- Exercise material:
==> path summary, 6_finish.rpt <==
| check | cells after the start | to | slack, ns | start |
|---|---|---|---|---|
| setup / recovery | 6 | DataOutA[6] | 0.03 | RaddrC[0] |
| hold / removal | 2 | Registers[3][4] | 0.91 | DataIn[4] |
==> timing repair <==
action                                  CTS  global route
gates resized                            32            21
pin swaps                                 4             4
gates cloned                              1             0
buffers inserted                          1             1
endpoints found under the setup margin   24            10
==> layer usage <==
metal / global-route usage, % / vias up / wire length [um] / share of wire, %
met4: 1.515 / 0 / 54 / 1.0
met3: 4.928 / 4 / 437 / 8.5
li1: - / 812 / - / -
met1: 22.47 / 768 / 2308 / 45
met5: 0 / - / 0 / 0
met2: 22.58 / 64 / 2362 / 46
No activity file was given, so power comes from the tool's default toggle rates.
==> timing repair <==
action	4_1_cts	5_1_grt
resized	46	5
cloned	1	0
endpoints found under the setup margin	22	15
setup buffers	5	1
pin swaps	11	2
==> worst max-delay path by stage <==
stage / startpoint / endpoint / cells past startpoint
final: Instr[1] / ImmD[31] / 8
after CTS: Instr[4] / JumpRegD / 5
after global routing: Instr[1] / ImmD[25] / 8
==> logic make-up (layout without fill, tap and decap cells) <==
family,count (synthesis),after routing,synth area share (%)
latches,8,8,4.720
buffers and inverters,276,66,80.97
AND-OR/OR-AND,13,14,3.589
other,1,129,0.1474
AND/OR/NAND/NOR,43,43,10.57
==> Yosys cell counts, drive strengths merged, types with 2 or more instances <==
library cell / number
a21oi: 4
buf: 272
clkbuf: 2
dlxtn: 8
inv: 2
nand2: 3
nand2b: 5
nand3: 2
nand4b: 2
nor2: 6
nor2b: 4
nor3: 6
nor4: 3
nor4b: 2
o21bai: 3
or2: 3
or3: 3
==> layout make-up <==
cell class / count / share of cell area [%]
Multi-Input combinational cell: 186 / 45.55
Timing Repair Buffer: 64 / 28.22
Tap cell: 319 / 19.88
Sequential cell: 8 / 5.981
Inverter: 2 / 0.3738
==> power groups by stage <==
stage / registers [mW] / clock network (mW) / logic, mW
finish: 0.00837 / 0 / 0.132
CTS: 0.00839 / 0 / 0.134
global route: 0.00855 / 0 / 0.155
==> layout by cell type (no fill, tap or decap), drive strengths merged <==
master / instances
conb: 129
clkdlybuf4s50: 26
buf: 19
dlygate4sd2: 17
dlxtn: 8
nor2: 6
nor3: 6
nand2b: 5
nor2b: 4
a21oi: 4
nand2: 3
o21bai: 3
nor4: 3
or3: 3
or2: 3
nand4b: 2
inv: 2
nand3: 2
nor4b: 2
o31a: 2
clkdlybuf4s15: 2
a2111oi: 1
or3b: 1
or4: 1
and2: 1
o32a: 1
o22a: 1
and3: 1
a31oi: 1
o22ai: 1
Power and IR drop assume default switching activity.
[design.v]
`timescale 1ns / 1ps
module Alu(
        input logic [31:0] a,b,
        input logic [2:0] alucont,
        output logic [31:0] result
    );
    logic signed [31: 0] a_, b_;
    assign a_ = a;
    assign b_ = b;
    always @(*)
        case (alucont)
            3'b000: result<=a_ & b_;
            3'b001: result<=a_ | b_;
            3'b010: result<=a_ + b_;
            3'b011: result<=a_ - b_;
            3'b100: result<=(b_ << a_);
            3'b101: result<=(b_ >> a_);
            3'b110: result<=(b_ >>> a_);
            3'b111: result<=(a_ < b_)?(1):(0);
        endcase
endmodule
`timescale 1ns / 1ps
module Excute(
        input logic JumpLinkEIn, RegWriteEIn, MemtoRegEIn, MemWriteEIn,
        input logic [2:0] ALUControlEIn,
        input logic ALUSrcEIn, RegDstEIn, BitShiftEIn,
        input logic [31:0] rd1E, rd2E,
        input logic [4:0] rsE, rtE, rdE, 
        input logic [31:0] ImmE, BitNumE, PCPlus4E, ALUOutM, ResultW,
        input logic [1:0] ForwardAE, ForwardBE,
        output logic [4:0] WriteRegE,
        output logic [31:0] WriteDataE, ALUOutE,
        output logic RegWriteEOut, MemWriteEOut, MemtoRegEOut 
    );
    assign RegWriteEOut = RegWriteEIn;
    assign MemWriteEOut = MemWriteEIn;
    assign MemtoRegEOut = MemtoRegEIn;
    logic [31:0] SrcAE_, SrcBE_, SrcAE, SrcBE;
    TripleMux #(5) WtRegMux(rtE, rdE, 5'b11111, 
                            {JumpLinkEIn, RegDstEIn}, WriteRegE);
    TripleMux #(32) SrcA_Mux(rd1E, ALUOutM, ResultW, 
                            ForwardAE, SrcAE_);
    TripleMux #(32) SrcB_Mux(rd2E, ALUOutM, ResultW, 
                            ForwardBE, SrcBE_);
    TripleMux #(32) SrcAMux(SrcAE_, BitNumE, PCPlus4E,
                            {JumpLinkEIn, BitShiftEIn}, SrcAE);
    TripleMux #(32) SrcBMux(SrcBE_, ImmE, 32'b0,
                            {JumpLinkEIn, ALUSrcEIn}, SrcBE);
    assign WriteDataE = SrcBE_;
    Alu ALU(SrcAE, SrcBE, ALUControlEIn, ALUOutE);                                                         
endmodule
`timescale 1ns / 1ps
module TripleMux #(parameter WIDTH=8)
    (
        input logic [WIDTH-1:0] d0,d1,d2,
        input logic [1:0]s,
        output logic [WIDTH-1:0] y
    );
    always @(*)
        case (s)
            2'b00: y<=d0;
            2'b01: y<=d1;
            default: y<=d2;
        endcase
endmodule
[run.sh]
#!/bin/bash
# OpenROAD 26Q1-2900-gdf79404cd8, Yosys 0.63+post, stock flow scripts
make -C /OpenROAD-flow-scripts/flow DESIGN_CONFIG=/design/flow/config.mk WORK_HOME=/design/flow/orfs finish
[config.mk]
export PLATFORM = sky130hd
export DESIGN_NAME = Excute
export DESIGN_NICKNAME = Excute
export VERILOG_FILES = /design/flow/design.v
export SDC_FILE = /design/flow/constraint.sdc
export NUM_CORES = 4
export LEC_CHECK = 1
export CORE_UTILIZATION = 30
[constraint.sdc]
current_design Excute

set clk_period 26.5
set clk_io_pct 0.2

create_clock -name clk0 -period $clk_period

set non_clock_inputs [all_inputs -no_clocks]
set_input_delay [expr $clk_period * $clk_io_pct] -clock clk0 $non_clock_inputs
set_output_delay [expr $clk_period * $clk_io_pct] -clock clk0 [all_outputs]
==> impl_summary.log <==
[flow] summary of implementation run
[metrics] sw power: 0.279 mW
[metrics] Hold WC Path Type: primary input to output pin
[metrics] Syn Inst Count: 1938
[metrics] critical path data required time: 21.20 ns
[metrics] sequential cell area fraction in the yosys report: 0
[metrics] number of slew-limit violations in the final report: 0
[metrics] Syn-to-layout area delta: 28.0%
[metrics] Starting Density: 0.304
[metrics] Routed Antenna Nets: 0
[metrics] commonest cells in the netlist: sky130_fd_sc_hd__nand2_1 (166), sky130_fd_sc_hd__a21oi_1 (162), sky130_fd_sc_hd__mux2i_1 (161), sky130_fd_sc_hd__nor2_1 (149), sky130_fd_sc_hd__ha_1 (96)
[metrics] Max Cap Violations: 0
[metrics] horizontal die dimension: 209 um
[metrics] vias in the first global route: 16100
[metrics] fraction of the mapped netlist area in adder cells: 0.0970
[metrics] final weighted congestion in routability-driven placement: 1.06
[metrics] area share of the largest cell type after synthesis: 0.126
[metrics] multiplexer share of the synthesized area: 0.172
[metrics] Max Clk Rate: 0.0584 GHz
[metrics] Total GRT Usage: 0.382
[metrics] I/O Pins: 325
[metrics] internal power contribution: 0.182 mW
[metrics] die height: 209 um
[metrics] Arr. time, crit path: 11.82 ns
[metrics] total cell area reported by yosys after synthesis: 12800 um2
[metrics] worst hold slack: 10.60 ns
[metrics] dominant non-sequential cell family after synthesis: AND-OR/OR-AND gates
[metrics] flip-flop and latch area: 0 um2
[metrics] number of failing setup endpoints in the final timing report: 0
[metrics] startpoint class of the critical path: primary input
[metrics] outcome: finished clean
[metrics] Pwr Density: 28.1 nW/um2
[metrics] layout cells sized above 1: 0.0708
[metrics] DRT Pass-1 Iters: 6
[metrics] count of buffers inserted at the top-level ports: 314
[metrics] Complex Gates by Area: 0.397
[metrics] via-per-instance ratio: 6.37
[metrics] count of yosys warnings during synthesis: 3
[metrics] placeable core region: 42000 um2
[metrics] Row Count: 75
[metrics] Synth Area in Simple Gates: 0.231
[metrics] post-synthesis cell area: 12800 um2
[metrics] biggest fanout along the worst timing path: 45
[metrics] leakage power: 6.48 nW
[metrics] proportion of power drawn by flip-flops and latches: 0
[metrics] die outline area: 43500 um2
[metrics] maximum VDD drop: 0.0000113 V
[metrics] share of total power in combinational logic: 1.000
[metrics] tool warning count: 101
[metrics] category of the critical setup timing path: primary input to output pin
[metrics] maximum number of pins on one net before global-route repair: 58
[metrics] number of DRC violations after detailed routing: 0
[metrics] clock power share: 0
[metrics] global-route wire length before repair: 119000 um
[metrics] total number of sequential cells: 0
[metrics] parity-gate share of the synthesized area counting xor and xnor cells: 0.0157
[metrics] normalized max-slew margin: 0.320
[metrics] slew at the pin closest to its max-slew limit: 1.02 ns
[metrics] switching share of total power: 0.606
[metrics] per-instance average area after synthesis: 6.60 um2
[metrics] total negative slack for setup checks: 0 ns
[metrics] final critical delay including setup and external delays: 17.12 ns
[metrics] post-CTS setup buffer count: 0
[metrics] final tally of hold violations: 0
[metrics] number of antenna violations at the first check in global routing: 4
[metrics] Avg WL per Cell: 31.2 um
[metrics] unrepaired setup endpoints after global routing: false
[metrics] clock buffer count: 0
[metrics] nature of the critical path endpoint: output pin
[metrics] synth top area cells: sky130_fd_sc_hd__mux2i_1 (13%), sky130_fd_sc_hd__ha_1 (9.4%), sky130_fd_sc_hd__a21oi_1 (6.3%), sky130_fd_sc_hd__nand2_1 (4.9%), sky130_fd_sc_hd__mux2_2 (4.4%)
[metrics] post-cts hold-fix buffer tally: 0
[metrics] Post-Route WL: 84000 um
[metrics] initial drt markers: 1949
[metrics] tally of unique sky130hd cells used after synthesis: 86
[metrics] Yosys top cell by instances: sky130_fd_sc_hd__nand2_1
[metrics] worst hold path depth: 0
[metrics] total gr overflow: 0
[metrics] part of the cycle the worst path needs: 0.646
[metrics] DR vias: 17100
[metrics] placed wire-length estimate after detailed placement: 67700 um
[metrics] cells in synth_stat.txt: 1938
[metrics] Resized cells post-CTS: 0
[metrics] cell type with the highest aggregate area in the netlist: sky130_fd_sc_hd__mux2i_1
logic make-up after synthesis:
kind of cell | after synthesis
muxes | 213
xor gates and xnor gates | 23
and+or+nand+nor | 602
buffers and inverters | 273
adders and majority gates | 98
AOI/OAI and AO/OA | 729
cells in the final DEF (no fill, tap or decap), drive strengths merged, types with 12 or more instances in the layout:
cell type      count
clkdlybuf4s50    308
nand2            167
mux2i            162
a21oi            162
nor2             152
inv               97
ha                96
o21ai             96
a211oi            73
buf               72
nand2b            56
mux2              51
nor2b             46
o21a              41
nand3             38
o211ai            37
a211o             35
a31oi             34
nor3              32
and2              29
o31ai             24
a21o              20
xnor2             20
a221oi            19
o22ai             18
a22oi             18
a32o              17
o21bai            16
and3              16
nor4              15
nor3b             14
o221ai            13
o311ai            12
power groups by stage:
stage / sequential, mW / clock [mW] / combinational (mW)
finish: 0 / 0.0000000172 / 0.461
global route: 0 / 0.0000000101 / 0.490
CTS: 0 / 0 / 0.450
final cells by class:
type                       instances  area (um2)
inverter                         102         383
tap                              539         674
timing repair buffer             380        3610
multi-input combinational       1665       11700
antenna                            4        10.0
fill                            4423       25700
critical path, cell delays in order:
cell and delay (ns):
sky130_fd_sc_hd__clkdlybuf4s50_1 0.39, sky130_fd_sc_hd__buf_4 0.26, sky130_fd_sc_hd__nor2b_1 0.18, sky130_fd_sc_hd__o211ai_1 0.33, sky130_fd_sc_hd__buf_4 0.25, sky130_fd_sc_hd__and3_2 0.64
sky130_fd_sc_hd__buf_4 0.62, sky130_fd_sc_hd__ha_1 0.38, sky130_fd_sc_hd__o211ai_1 0.20, sky130_fd_sc_hd__a211oi_1 0.62, sky130_fd_sc_hd__a21oi_1 0.30, sky130_fd_sc_hd__o41ai_1 0.69
sky130_fd_sc_hd__o311ai_0 0.37, sky130_fd_sc_hd__a31oi_1 0.34, sky130_fd_sc_hd__mux2i_1 0.11, sky130_fd_sc_hd__a31oi_1 0.24, sky130_fd_sc_hd__clkdlybuf4s50_1 0.55
through the flow:
stage	power (mW)	utilization	area [um2]	worst slack, ns	cells
4_1_cts	0.450	0.389	16400	9.52	2686
6_report	0.461	0.390	16400	9.38	2690
2_1_floorplan	0.259	-	12800	11.29	1938
5_1_grt	0.490	0.389	16400	9.15	2688
3_5_place_dp	0.447	0.389	16400	9.55	2686
3_3_place_gp	0.450	0.389	16400	9.44	2686
per-layer routing:
metal  share of wire  vias up  track usage
met1            0.41     8098        0.499
met2            0.44     1092        0.592
met3           0.096      219       0.0810
met5         0.00015        -            0
li1                -     7711            -
met4           0.064        2        0.200
worst paths after layout:
| check | endpoint | startpoint |
|---|---|---|
| setup / recovery | ALUOutE[31] | ForwardAE[1] |
| hold / removal | MemWriteEOut | MemWriteEIn |
Power is estimated from default activity; no workload was simulated.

- Your objective: All lines from the beginning of the material above through the one with "stage / registers" need to be returned exactly; please return those and only those.

- Reply:
==> path summary, 6_finish.rpt <==
| check | cells after the start | to | slack, ns | start |
|---|---|---|---|---|
| setup / recovery | 6 | DataOutA[6] | 0.03 | RaddrC[0] |
| hold / removal | 2 | Registers[3][4] | 0.91 | DataIn[4] |
==> timing repair <==
action                                  CTS  global route
gates resized                            32            21
pin swaps                                 4             4
gates cloned                              1             0
buffers inserted                          1             1
endpoints found under the setup margin   24            10
==> layer usage <==
metal / global-route usage, % / vias up / wire length [um] / share of wire, %
met4: 1.515 / 0 / 54 / 1.0
met3: 4.928 / 4 / 437 / 8.5
li1: - / 812 / - / -
met1: 22.47 / 768 / 2308 / 45
met5: 0 / - / 0 / 0
met2: 22.58 / 64 / 2362 / 46
No activity file was given, so power comes from the tool's default toggle rates.
==> timing repair <==
action	4_1_cts	5_1_grt
resized	46	5
cloned	1	0
endpoints found under the setup margin	22	15
setup buffers	5	1
pin swaps	11	2
==> worst max-delay path by stage <==
stage / startpoint / endpoint / cells past startpoint
final: Instr[1] / ImmD[31] / 8
after CTS: Instr[4] / JumpRegD / 5
after global routing: Instr[1] / ImmD[25] / 8
==> logic make-up (layout without fill, tap and decap cells) <==
family,count (synthesis),after routing,synth area share (%)
latches,8,8,4.720
buffers and inverters,276,66,80.97
AND-OR/OR-AND,13,14,3.589
other,1,129,0.1474
AND/OR/NAND/NOR,43,43,10.57
==> Yosys cell counts, drive strengths merged, types with 2 or more instances <==
library cell / number
a21oi: 4
buf: 272
clkbuf: 2
dlxtn: 8
inv: 2
nand2: 3
nand2b: 5
nand3: 2
nand4b: 2
nor2: 6
nor2b: 4
nor3: 6
nor4: 3
nor4b: 2
o21bai: 3
or2: 3
or3: 3
==> layout make-up <==
cell class / count / share of cell area [%]
Multi-Input combinational cell: 186 / 45.55
Timing Repair Buffer: 64 / 28.22
Tap cell: 319 / 19.88
Sequential cell: 8 / 5.981
Inverter: 2 / 0.3738
==> power groups by stage <==
stage / registers [mW] / clock network (mW) / logic, mW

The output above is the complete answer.